Tuesday, October 20, 2015

Five Quarters of the Orange by Joanne Harris



Suspense and intrigue, but nothing so desperately out of the ordinary in this war story - and yet, it didn't matter.  There was so much tactile and sensual beauty in the words and in the structure they built - this tale felt utterly unique.   

I was pulled in.  It was if there had been no other family trying to survive a devastating war before.  There had been no resistance groups or behaviors before this novel.  There had been none of the painful irony of children playing adults in an underground that feels like a naive game of pretend.  Never before have mothers hidden their true selves from their children in order to protect them.  And it seems as if there has never been a daughter, in all of recent literature, that has found compassion for her monstrous mother, too late - much too late.

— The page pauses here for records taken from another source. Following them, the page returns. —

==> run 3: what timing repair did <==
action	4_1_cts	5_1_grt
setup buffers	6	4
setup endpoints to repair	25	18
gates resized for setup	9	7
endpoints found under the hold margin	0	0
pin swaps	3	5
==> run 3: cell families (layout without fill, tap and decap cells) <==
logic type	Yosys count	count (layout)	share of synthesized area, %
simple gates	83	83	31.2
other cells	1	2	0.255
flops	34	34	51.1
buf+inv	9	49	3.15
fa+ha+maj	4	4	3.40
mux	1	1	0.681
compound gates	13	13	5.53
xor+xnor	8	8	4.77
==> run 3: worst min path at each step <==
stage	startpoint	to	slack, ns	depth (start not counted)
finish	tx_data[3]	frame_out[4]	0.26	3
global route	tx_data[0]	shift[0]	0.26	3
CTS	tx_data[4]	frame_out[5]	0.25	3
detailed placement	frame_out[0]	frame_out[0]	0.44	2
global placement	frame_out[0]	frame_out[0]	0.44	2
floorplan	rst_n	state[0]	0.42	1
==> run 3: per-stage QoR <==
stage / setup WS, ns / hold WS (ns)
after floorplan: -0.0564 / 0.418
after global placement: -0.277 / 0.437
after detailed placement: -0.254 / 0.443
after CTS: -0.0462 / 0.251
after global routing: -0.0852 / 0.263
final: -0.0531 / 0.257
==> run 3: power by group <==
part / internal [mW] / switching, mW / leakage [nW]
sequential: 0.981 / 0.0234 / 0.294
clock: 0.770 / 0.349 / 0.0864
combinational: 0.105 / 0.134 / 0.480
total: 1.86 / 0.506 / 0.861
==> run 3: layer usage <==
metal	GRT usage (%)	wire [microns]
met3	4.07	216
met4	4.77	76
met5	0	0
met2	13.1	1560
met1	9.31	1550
$ cat src/rtl/regfile_lx_if.sv
`default_nettype none
// ============================================================================
//  Module      : regfile_lx_if
//  Description : Bus bundle between decode/writeback (master side) and the
//                regfile_lx register file (slave side). It carries the read
//                ports, the write/link ports, the scoreboard set port and
//                the status outputs.
//  Revision    : 1.0 - initial release
// ============================================================================
interface regfile_lx_if #(
    parameter int ADDR_W = 5
);
    // Read side (decode)
    logic [ADDR_W-1:0] rs;
    logic [ADDR_W-1:0] rt;
    logic [31:0]       busA;
    logic [31:0]       busB;
    logic [29:0]       jalpc;
    logic              busyA;
    logic              busyB;

    // Write side (writeback)
    logic [ADDR_W-1:0] rw;
    logic [5:0]        op;
    logic [1:0]        addr;
    logic              regWe;
    logic              r31We;
    logic [29:0]       r31;
    logic [31:0]       busW;
    logic              addrErr;

    // Scoreboard set (decode, when a load issues)
    logic              sbSet;
    logic [ADDR_W-1:0] sbIdx;

    // Pipeline side: drives indices and write data, consumes read data
    modport master (
        output rs, rt, rw, op, addr, regWe, r31We, r31, busW, sbSet, sbIdx,
        input  busA, busB, jalpc, busyA, busyB, addrErr
    );

    // Register file side
    modport slave (
        input  rs, rt, rw, op, addr, regWe, r31We, r31, busW, sbSet, sbIdx,
        output busA, busB, jalpc, busyA, busyB, addrErr
    );
endinterface
`default_nettype wire

$ cat src/rtl/regfile_lx.sv
`default_nettype none
// ============================================================================
//  Module      : regfile_lx
//  Description : Parametrised register file with two combinational read
//                ports, a jump-register target output, one write port with
//                a load-extract unit (lb/lbu/lh/lhu/lw), a link-register
//                write for jal and a per-register pending-load scoreboard.
//                Optional macro REGFILE_BYPASS_EN enables same-cycle
//                write-to-read bypass on both read ports.
//  Revision    : 1.0 - initial release
// ============================================================================
module regfile_lx #(
    parameter int ADDR_W   = 5,
    parameter int LINK_REG = 31,
    parameter int R0_ZERO  = 1
) (
    input  wire         clk,
    input  wire         rst,
    regfile_lx_if.slave bus
);

    localparam int                NREG     = 1 << ADDR_W;
    localparam logic [ADDR_W-1:0] LINK_IDX = LINK_REG[ADDR_W-1:0];
    localparam logic [ADDR_W-1:0] IDX_ZERO = '0;
    localparam bit                R0Z      = (R0_ZERO != 0);

    localparam logic [5:0] OP_LB  = 6'b100000;
    localparam logic [5:0] OP_LBU = 6'b100100;
    localparam logic [5:0] OP_LH  = 6'b100001;
    localparam logic [5:0] OP_LHU = 6'b100101;

    // State
    logic [31:0]     regs_q [NREG];
    logic [NREG-1:0] busy_q;
    logic [NREG-1:0] busy_d;
    logic            addr_err_q;
    logic            addr_err_d;

    // Write-path wires
    logic [31:0] wdata;
    logic        is_half;
    logic        misaligned;
    logic        wr_en;
    logic        link_en;
    logic [31:0] link_val;

    assign is_half    = (bus.op == OP_LH) || (bus.op == OP_LHU);
    assign misaligned = bus.regWe && is_half && bus.addr[0];
    // Misaligned halfwords and (optionally) r0 writes are dropped here
    assign wr_en      = bus.regWe && !misaligned && !(R0Z && (bus.rw == IDX_ZERO));
    assign link_en    = bus.r31We && !(R0Z && (LINK_IDX == IDX_ZERO));
    assign link_val   = {bus.r31, 2'b00};

    // Load extraction: select byte/halfword lane from busW and extend
    always_comb begin
        logic [7:0]  byte_sel;
        logic [15:0] half_sel;
        byte_sel = bus.busW[8*bus.addr +: 8];
        half_sel = bus.addr[1] ? bus.busW[31:16] : bus.busW[15:0];
        wdata    = bus.busW;
        case (bus.op)
            OP_LB:   wdata = {{24{byte_sel[7]}}, byte_sel};
            OP_LBU:  wdata = {24'd0, byte_sel};
            OP_LH:   wdata = {{16{half_sel[15]}}, half_sel};
            OP_LHU:  wdata = {16'd0, half_sel};
            default: wdata = bus.busW;
        endcase
    end

    // Scoreboard next state: clear on writeback, then set (set wins)
    always_comb begin
        busy_d = busy_q;
        if (bus.regWe) begin
            busy_d[bus.rw] = 1'b0;
        end
        if (bus.sbSet) begin
            busy_d[bus.sbIdx] = 1'b1;
        end
        if (R0Z) begin
            busy_d[0] = 1'b0;
        end
        addr_err_d = misaligned;
    end

    // Register array commit; the link write is ordered last so it wins
    always_ff @(posedge clk) begin
        if (rst) begin
            for (int i = 0; i < NREG; i++) begin
                regs_q[i] <= '0;
            end
        end else begin
            if (wr_en) begin
                regs_q[bus.rw] <= wdata;
            end
            if (link_en) begin
                regs_q[LINK_IDX] <= link_val;
            end
        end
    end

    // Scoreboard and misaligned-access pulse registers
    always_ff @(posedge clk) begin
        if (rst) begin
            busy_q     <= '0;
            addr_err_q <= 1'b0;
        end else begin
            busy_q     <= busy_d;
            addr_err_q <= addr_err_d;
        end
    end

    // Read ports
    logic [31:0] rd_a;
    logic [31:0] rd_b;
    logic        bsy_a;
    logic        bsy_b;

`ifdef REGFILE_BYPASS_EN
    // Bypassed read A: link beats regular write beats committed state
    always_comb begin
        if (R0Z && (bus.rs == IDX_ZERO)) begin
            rd_a = '0;
        end else if (link_en && (bus.rs == LINK_IDX)) begin
            rd_a = link_val;
        end else if (wr_en && (bus.rs == bus.rw)) begin
            rd_a = wdata;
        end else begin
            rd_a = regs_q[bus.rs];
        end
        bsy_a = busy_q[bus.rs]
              & ~(bus.regWe && (bus.rw == bus.rs) && !(bus.sbSet && (bus.sbIdx == bus.rs)));
        if (R0Z && (bus.rs == IDX_ZERO)) begin
            bsy_a = 1'b0;
        end
    end

    // Bypassed read B: same priority as port A
    always_comb begin
        if (R0Z && (bus.rt == IDX_ZERO)) begin
            rd_b = '0;
        end else if (link_en && (bus.rt == LINK_IDX)) begin
            rd_b = link_val;
        end else if (wr_en && (bus.rt == bus.rw)) begin
            rd_b = wdata;
        end else begin
            rd_b = regs_q[bus.rt];
        end
        bsy_b = busy_q[bus.rt]
              & ~(bus.regWe && (bus.rw == bus.rt) && !(bus.sbSet && (bus.sbIdx == bus.rt)));
        if (R0Z && (bus.rt == IDX_ZERO)) begin
            bsy_b = 1'b0;
        end
    end
`else
    // Committed-state read A
    always_comb begin
        rd_a  = regs_q[bus.rs];
        bsy_a = busy_q[bus.rs];
        if (R0Z && (bus.rs == IDX_ZERO)) begin
            rd_a  = '0;
            bsy_a = 1'b0;
        end
    end

    // Committed-state read B
    always_comb begin
        rd_b  = regs_q[bus.rt];
        bsy_b = busy_q[bus.rt];
        if (R0Z && (bus.rt == IDX_ZERO)) begin
            rd_b  = '0;
            bsy_b = 1'b0;
        end
    end
`endif

    assign bus.busA    = rd_a;
    assign bus.busB    = rd_b;
    assign bus.jalpc   = rd_a[31:2];
    assign bus.busyA   = bsy_a;
    assign bus.busyB   = bsy_b;
    assign bus.addrErr = addr_err_q;

endmodule
`default_nettype wire

$ cat src/flat_wrapper.sv
// flat-port wrapper written by rule: the top's interface ports become plain ports
module regfile_lx_flat 
#(
    parameter int ADDR_W   = 5,
    parameter int LINK_REG = 31,
    parameter int R0_ZERO  = 1
)
  (clk, rst, bus_rs, bus_rt, bus_rw, bus_op, bus_addr, bus_regWe, bus_r31We, bus_r31, bus_busW, bus_sbSet, bus_sbIdx, bus_busA, bus_busB, bus_jalpc, bus_busyA, bus_busyB, bus_addrErr);
  regfile_lx_if #(.ADDR_W(ADDR_W)) bus_i ();
  input  wire clk;
  input  wire rst;
  input wire logic [$bits(bus_i.rs)-1:0] bus_rs;
  input wire logic [$bits(bus_i.rt)-1:0] bus_rt;
  input wire logic [$bits(bus_i.rw)-1:0] bus_rw;
  input wire logic [$bits(bus_i.op)-1:0] bus_op;
  input wire logic [$bits(bus_i.addr)-1:0] bus_addr;
  input wire logic [$bits(bus_i.regWe)-1:0] bus_regWe;
  input wire logic [$bits(bus_i.r31We)-1:0] bus_r31We;
  input wire logic [$bits(bus_i.r31)-1:0] bus_r31;
  input wire logic [$bits(bus_i.busW)-1:0] bus_busW;
  input wire logic [$bits(bus_i.sbSet)-1:0] bus_sbSet;
  input wire logic [$bits(bus_i.sbIdx)-1:0] bus_sbIdx;
  output wire logic [$bits(bus_i.busA)-1:0] bus_busA;
  output wire logic [$bits(bus_i.busB)-1:0] bus_busB;
  output wire logic [$bits(bus_i.jalpc)-1:0] bus_jalpc;
  output wire logic [$bits(bus_i.busyA)-1:0] bus_busyA;
  output wire logic [$bits(bus_i.busyB)-1:0] bus_busyB;
  output wire logic [$bits(bus_i.addrErr)-1:0] bus_addrErr;
  assign bus_i.rs = bus_rs;
  assign bus_i.rt = bus_rt;
  assign bus_i.rw = bus_rw;
  assign bus_i.op = bus_op;
  assign bus_i.addr = bus_addr;
  assign bus_i.regWe = bus_regWe;
  assign bus_i.r31We = bus_r31We;
  assign bus_i.r31 = bus_r31;
  assign bus_i.busW = bus_busW;
  assign bus_i.sbSet = bus_sbSet;
  assign bus_i.sbIdx = bus_sbIdx;
  assign bus_busA = bus_i.busA;
  assign bus_busB = bus_i.busB;
  assign bus_jalpc = bus_i.jalpc;
  assign bus_busyA = bus_i.busyA;
  assign bus_busyB = bus_i.busyB;
  assign bus_addrErr = bus_i.addrErr;
  regfile_lx #(.ADDR_W(ADDR_W), .LINK_REG(LINK_REG), .R0_ZERO(R0_ZERO)) u_core (.clk(clk), .rst(rst), .bus(bus_i));
endmodule
$ cat config.mk
export PLATFORM = sky130hd
export DESIGN_NAME = regfile_lx_flat
export DESIGN_NICKNAME = d
export VERILOG_FILES = /design/src/rtl/regfile_lx_if.sv /design/src/rtl/regfile_lx.sv /design/src/flat_wrapper.sv
export SDC_FILE = /design/constraint.sdc
export NUM_CORES = 2
export LEC_CHECK = 0
export CAP_MARGIN = 20
export CORE_MARGIN = 4
export CORE_UTILIZATION = 23
export DETAILED_ROUTE_END_ITERATION = 8
export DONT_BUFFER_PORTS = 1
export PLACE_DENSITY = 0.47
export SLEW_MARGIN = 20
export SYNTH_ARGS = -nofsm -noshare
export SYNTH_HDL_FRONTEND = slang
export SYNTH_SLANG_ARGS = --single-unit
$ cat constraint.sdc
create_clock -name clk -period 4.2 [get_ports clk]
set_input_delay 0 -clock clk [delete_from_list [all_inputs] [get_ports clk]]
set_output_delay 0 -clock clk [all_outputs]
set_load 0.01 [all_outputs]
== Word-level counts from Yosys, hierarchy flattened ==
Memories as Yosys holds them, arrays and structs flattened.
Cells that the tools add are included.

* Bits of input ports: 95
* Output and inout bits: 97
* Word-level logic and storage cells: 64
* Bits in writable memories: 1024
* Bits in registers: 33
* Memories kept: 1

{| class="wikitable"
|+ Memory list
! name !! words !! width !! rd ports !! clocked after memory_dff !! write ports !! line !! text
|-
| u_core.regs_q || 32 || 32 || 2 || 0 || 32 || regfile_lx.sv:33 || <nowiki>logic [31:0] regs_q [NREG];</nowiki>
|}

* Equal/unequal tests: 5
* $lt $le $gt $ge: 6
* Reductions and logical operators: 13
* Bitwise operators: 7
* Shift operators: 1
* Muxes and demuxes: 28

{| class="wikitable"
|+ Operators with widths
! cell !! number
|-
| $mux W32 || 6
|-
| $pmux W32 S4 || 1
|-
| $and A32 B32 Y32 || 1
|-
| $not A32 Y32 || 1
|-
| $or A32 B32 Y32 || 1
|-
| $reduce_or A32 Y1 || 1
|-
| $shiftx A32 B6 Y8 || 1
|-
| $eq A6 B6 Y1 const B || 4
|-
| $lt A5 B6 Y1 const B || 4
|-
| $mux W16 || 1
|-
| $logic_not A5 Y1 || 3
|-
| $mux W1 || 15
|-
| $bmux W1 S5 || 2
|-
| $demux W1 S5 || 2
|-
| $ge A5 B1 Y1 const B || 2
|-
| $logic_and A1 B1 Y1 || 6
|-
| $eq A5 B5 Y1 const B || 1
|-
| $mux W5 || 1
|-
| $and A1 B1 Y1 || 2
|-
| $logic_not A1 Y1 || 2
|-
| $logic_or A1 B1 Y1 || 1
|-
| $not A1 Y1 || 1
|-
| $or A1 B1 Y1 || 1
|}

== Depth between registers and ports, before layout ==
* Depth in word-level cells: 13
* Depth in mapped cells: 10

== Worst setup path before layout ==
Ideal clock, no wire load.

* Kind: input to register
* Start: input rst
* End: memory u_core.regs_q[9][0] (enable)
* Path slack: 1.899 ns
* Stages: 6
* Required time: 3.806 ns
* Arrival time: 1.907 ns
* Path buffers: 2
* Path through: clkbuf_1 -> nand2b_1 -> clkbuf_1 -> nor4b_4 -> nand2_1 -> nand2b_1

{| class="wikitable"
|+ RTL lines
! item !! line !! text
|-
| start, declared || flat_wrapper.sv:11 || <nowiki>input wire rst;</nowiki>
|-
| end, declared || regfile_lx.sv:33 ||
|}

==> reports/results.ini <==
[placement]
dp.cells = 6633
post-dp-hpwl_um = 127000
io_buffers = 0
dp_slack_ps = 1240
place_congestion = 0.798

[setup_path]
crit_buf_inv = 2
cp.depth = 5
cp_data_required_time_ps = 4200
reg2regPathDepth = 4
end_kind = output port
crit_type = flop to output port
cp-start-kind = flop
crit_family = multiplexers
critPathArrivalTime_ps = 3000
path_cells = mux4_2 > mux4_2 > inv_1 > a221oi_1 > buf_4
crit_fanout = 2
cpPeakStageDelay_ps = 640
path_common_cell = mux4_2
slowest_stage = mux4_2

[yosys]
synth.distinct_cells = 45
ys.warnings.count = 0
synth_area_sq_um = 54900
synth_edf_count = 1024
syn_inst = 3693
avgSynthCellArea_sq_um = 14.9
seq_area_frac_synth = 0.571
async_flop_share = 0
ys_seq_elements = 1056
synth_ff_type = edfxtp_1

[die]
initial_utilization = 0.231
rows = 179
fp.dieArea_sq_um = 247000
coreArea_sq_um = 238000
die_x_um = 497
die_h_um = 497
ios = 192

[route]
first_iter_violations = 4149
first_pass_iters = 8
via_per_inst = 5.11
routed_wl_um = 218000
wl_per_cell_um = 31.1
drc = 0
vias = 35798
ant_nets = 0

[cells_and_area]
fin_nets = 3825
drive_gt1_frac = 0.281
areaGrowthSynthToFinish_pct = 16.6
final_cells = 7011

[timing]
setup_violations = 0
worst_slew_pin_slew_ps = 1170
hold_viol = 0
worst_hold_slack_ps = 34.3
finClkSkew_ps = 0
finalCritPeriodShare = 0.714
slew_viol_final = 0
rsz0062_at_grt = false
relSlewSlack = 0.219
worst_slack_ps = 1200
timing.final.crit_period_ps = 3000
fin_tns_setup_ps = 0
fmax_mhz = 333

[global_routing]
overflow = 0
first_global_vias = 36488
antenna_found_initial = 25
grt_first_pass_wirelength_um = 301000
grt_max_degree = 267
grt_use_total = 0.173

[clock_tree]
clock_latency_ps = 730
postCtsSetupBuffers = 0
post_cts_resized = 0
cts-root-buf = clkbuf_16
clockBufferDepth = 3
cts.clk_slew.worst_paths_ps = 60
cts_max_level = 3
cts_buffers = 112
cts_tree = built
clock-sinks = 1056
hold_buffers = 147

[power_and_ir_drop]
ir_drop_uv = 302
finalPower_mw = 26.2
pwr_density_cell_nw_per_um2 = 409
p_leak_nw = 20.8

[run]
drv_cap = 0

[min_path]
hold_depth = 3
hold_class = input port to flop

[outcome]
status = complete, no violations

-- per-stage QoR --
step	util	instance area (sq um)
final	0.269	64100
after global routing	0.269	64100
after CTS	0.269	63900
after detailed placement	0.246	58600
after global placement	0.246	58500
after floorplan	-	55100
-- placed cells by master (no fill, tap or decap), types with 4 or more instances in the layout --
master and count:
nor2_2 33, clkinvlp_4 5, a221oi_2 4, a21oi_4 16, buf_4 152, o21ai_0 64
or3_1 5, o221ai_2 4, o22a_1 6, nand2_2 25, and2_1 4, clkinv_2 24
mux2i_1 74, a221oi_1 62, buf_16 7, mux4_2 593, nor2_1 937, diode_2 20
buf_12 11, nand2b_1 5, nor3_1 5, clkbuf_16 112, and3b_1 4, dfxtp_1 32
clkbuf_1 12, edfxtp_1 1024, nand3b_1 5, dlygate4sd3_1 144, conb_1 32, inv_1 67
nand2_1 110, clkinv_1 29, a21oi_1 41, nand2b_2 30, nand3_1 10, o221ai_1 64
bufinv_16 18, a22oi_2 8
-- synthesized netlist by cell type, types with 2 or more instances --
cell      instances  area, sq um
edfxtp_1       1024        30700
nor2_1          939         3520
mux4_2          593        13400
clkbuf_1        179          672
nand2_1         135          507
buf_2           118          591
mux2i_1          74          741
o221ai_1         70          613
inv_1            67          251
a221oi_1         66          578
o21ai_0          64          320
buf_4            53          398
a21oi_1          48          240
buf_1            38          143
nand2b_1         35          219
buf_6            33          372
nor2_2           33          206
dfxtp_1          32          641
a21oi_4          10          163
nand3_1          10         50.1
a22oi_1           8         60.1
nor2b_1           6         37.5
nor3_1            6         30.0
o22a_1            6         52.6
or3_1             6         37.5
nand3b_1          5         37.5
and2_1            4         25.0
and3b_1           4         35.0
nor3b_1           4         30.0
and3_1            3         18.8
mux2_2            3         33.8
a21o_1            2         15.0
nor4b_4           2         47.6
or2_2             2         12.5
-- registers in the layout, summed over array words and instances (netlist names) --
name and count:
u_core.busy_q 31, u_core.regs_q 1024, u_core.bus.addrErr 1
-- cells by family (layout without fill, tap and decap cells) --
family / Yosys count / count (layout) / share of synthesized area
AND/OR/NAND/NOR: 1199 / 1199 / 0.0889
multiplexers: 670 / 670 / 0.257
flip-flops: 1056 / 1056 / 0.571
other: 1 / 52 / 0.0000683
buffers and inverters: 489 / 589 / 0.0444
AO/OA/AOI/OAI: 278 / 278 / 0.0381
-- worst reg2reg max path, delay by kind of cell (launching register included) --
family | cells | cell delay (ps)
flip-flops | 1 | 340
buffers and inverters | 2 | 1120
AO/OA/AOI/OAI | 2 | 220
-- layout make-up --
type / count / area (sq um)
diodes: 20 / 50.0
clock buffers: 124 / 2850
clock inverters: 84 / 963
fillers: 24131 / 174000
inverters: 67 / 251
multi-input cells: 2179 / 21600
flip-flops and latches: 1056 / 31400
well taps: 3167 / 3960
repair buffers: 314 / 3000
-- worst paths after layout --
path / from / endpoint / slack, ps
hold reg to reg: u_core.busy_q[25]$_SDFF_PP0_ / u_core.busy_q[25]$_SDFF_PP0_ / 500
hold / removal: bus_rw[2] / u_core.regs_q[12][14]$_SDFFCE_PN0P_ / 30
setup reg to reg: u_core.busy_q[3]$_SDFF_PP0_ / u_core.busy_q[3]$_SDFF_PP0_ / 2470
setup / recovery: u_core.regs_q[31][31]$_DFFE_PP_ / bus_busB[31] / 1200
-- where the power goes --
group / internal (mW) / leakage (nW) / switching, mW
Clock: 6.01 / 1.86 / 4.55
Sequential: 12.1 / 10.0 / 0.300
Combinational: 1.45 / 8.91 / 1.75
-- metal layers --
layer	part of all wire	vias to the layer above	track usage
met1	0.38	19330	0.211
met3	0.065	408	0.0252
met2	0.50	1736	0.298
li1	-	14324	-
met5	0	-	0
met4	0.056	0	0.0908
Power figures use the tool's default switching activity.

Joanne Harris has skillfully woven the present day with the dark days of World War II in the Loire Valley.  A father is killed in battle and a mother, battling debilitating migraines and her own personal judgments, is left to keep her family alive, waiting for the war to be over.  

The farms and orchards are the mother's sole pleasure and cooking and preserving her art.  But she also has a scrapbook she keeps, mingling recipes, truths, and secrets.  Her youngest child possesses that book, and also the key to events  that have strangled the village.

There are twists, deceptions, and heroics that tumble into a fictional world that feels all too real.